中編
――中指は細くも力強く屹立している。手の印象は指を追うごとに色めき立ち、華やかになっていく。
「二時間とか掛かります?」
「そこまではいかないと思いますよ」
安心したように荻野さんは息を吐く。
「デートですか?」
「彼氏の誕生日。まぁ、ネイル褒めてくれたことなんて一度もないけど」
男ってそうゆうものよねとも思うけど、女が男を面と向かって褒めているとも言えない。そこが違うのだろうな、とモテる人間を見ると思う。
「どうして分からないのかなぁ。自分の為なんてたかが知れてるじゃないですか」
「そうですねぇ」
おやおや。始まりますか。
「美容室行くのもネイルするのも。スキンケアなんて触らないと分からないからね」
「男性の多くはそういうところに気を配るのが苦手ですから」
愚痴が天気の話みたいに。自然な調子で口から出てくる。こういう話は体力を吸われるから嫌だ。
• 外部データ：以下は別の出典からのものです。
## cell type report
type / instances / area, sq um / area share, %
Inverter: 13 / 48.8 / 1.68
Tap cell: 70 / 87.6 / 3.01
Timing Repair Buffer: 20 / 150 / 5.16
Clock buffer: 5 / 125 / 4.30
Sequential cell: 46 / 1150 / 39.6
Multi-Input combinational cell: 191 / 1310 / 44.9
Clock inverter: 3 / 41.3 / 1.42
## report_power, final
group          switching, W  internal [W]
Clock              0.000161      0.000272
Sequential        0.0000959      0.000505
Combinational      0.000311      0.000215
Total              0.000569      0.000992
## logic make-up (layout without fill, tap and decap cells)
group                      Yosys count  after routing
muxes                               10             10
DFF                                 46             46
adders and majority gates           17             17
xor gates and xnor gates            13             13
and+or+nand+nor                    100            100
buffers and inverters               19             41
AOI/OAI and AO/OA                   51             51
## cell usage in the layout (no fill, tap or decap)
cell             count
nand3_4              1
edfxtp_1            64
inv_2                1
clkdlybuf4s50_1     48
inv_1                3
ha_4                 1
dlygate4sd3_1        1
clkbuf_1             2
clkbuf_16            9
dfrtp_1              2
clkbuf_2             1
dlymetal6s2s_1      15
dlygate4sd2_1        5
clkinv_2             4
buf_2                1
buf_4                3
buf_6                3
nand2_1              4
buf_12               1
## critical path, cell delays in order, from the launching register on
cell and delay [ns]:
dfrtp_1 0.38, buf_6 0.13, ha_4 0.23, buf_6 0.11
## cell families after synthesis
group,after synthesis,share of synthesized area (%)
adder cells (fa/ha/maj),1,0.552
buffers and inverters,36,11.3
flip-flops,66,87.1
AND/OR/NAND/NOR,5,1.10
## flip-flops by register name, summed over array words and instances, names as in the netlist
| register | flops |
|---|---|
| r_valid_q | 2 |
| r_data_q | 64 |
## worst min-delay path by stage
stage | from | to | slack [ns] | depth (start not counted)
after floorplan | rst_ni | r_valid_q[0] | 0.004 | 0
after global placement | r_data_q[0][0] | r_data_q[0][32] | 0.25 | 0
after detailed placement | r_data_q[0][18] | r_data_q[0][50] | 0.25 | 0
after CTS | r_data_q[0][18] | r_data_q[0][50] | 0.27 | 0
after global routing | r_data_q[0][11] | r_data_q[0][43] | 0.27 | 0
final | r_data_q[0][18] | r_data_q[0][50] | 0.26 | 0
「だいたいなんでも仕事がって言えば許されると思ってるの」
「……仕事に燃えてる俺カッコいい的な」
ぽろっと口に出た。
「そう。そんで疲れたぁとか言って。疲れてる時ってぇ」
「なんか変な匂いするのよね」
「抱きついてきたら本気で怒る」
でも拒否されて笑うのが可愛いのよ。
「で、照れ隠しに笑うのがちょっと可愛い」
分かる。分かるわぁ。分かっちゃうっ。
ジョッキを持とうとした手が空振り、我に返る。
なんだか妙に気が合うな。
「サンプルを乗せていきますね」
既にジェルが塗られた付け爪を用意する。
まずは青から。青だけでも種類は多く、取り敢えず片手に収まる五種類を右手の小指から順番に乗せていく。
「どれもカワイイですね」
さっきの会話のお陰か、上機嫌で荻野さんは言った。
「有難うございます。左手には緑色を乗せてきますね」
無意識なのか、唇をすぼめて自分の指を見る。おバカそうな仕草だけど、それが男心をくすぐるんだろうな。
「んと、どれもいいなぁ。お姉さんの色って人差し指のですか」
「その色が似ているかと思います。実は、他のお店で塗ってもらったもので」
着信音がバックから鳴る。北村匠海さんの『猫』だった。この前、紅白でも披露していた曲だ。
「あ、電話だ。彼からだ」
出ていいですか、と目が聞く。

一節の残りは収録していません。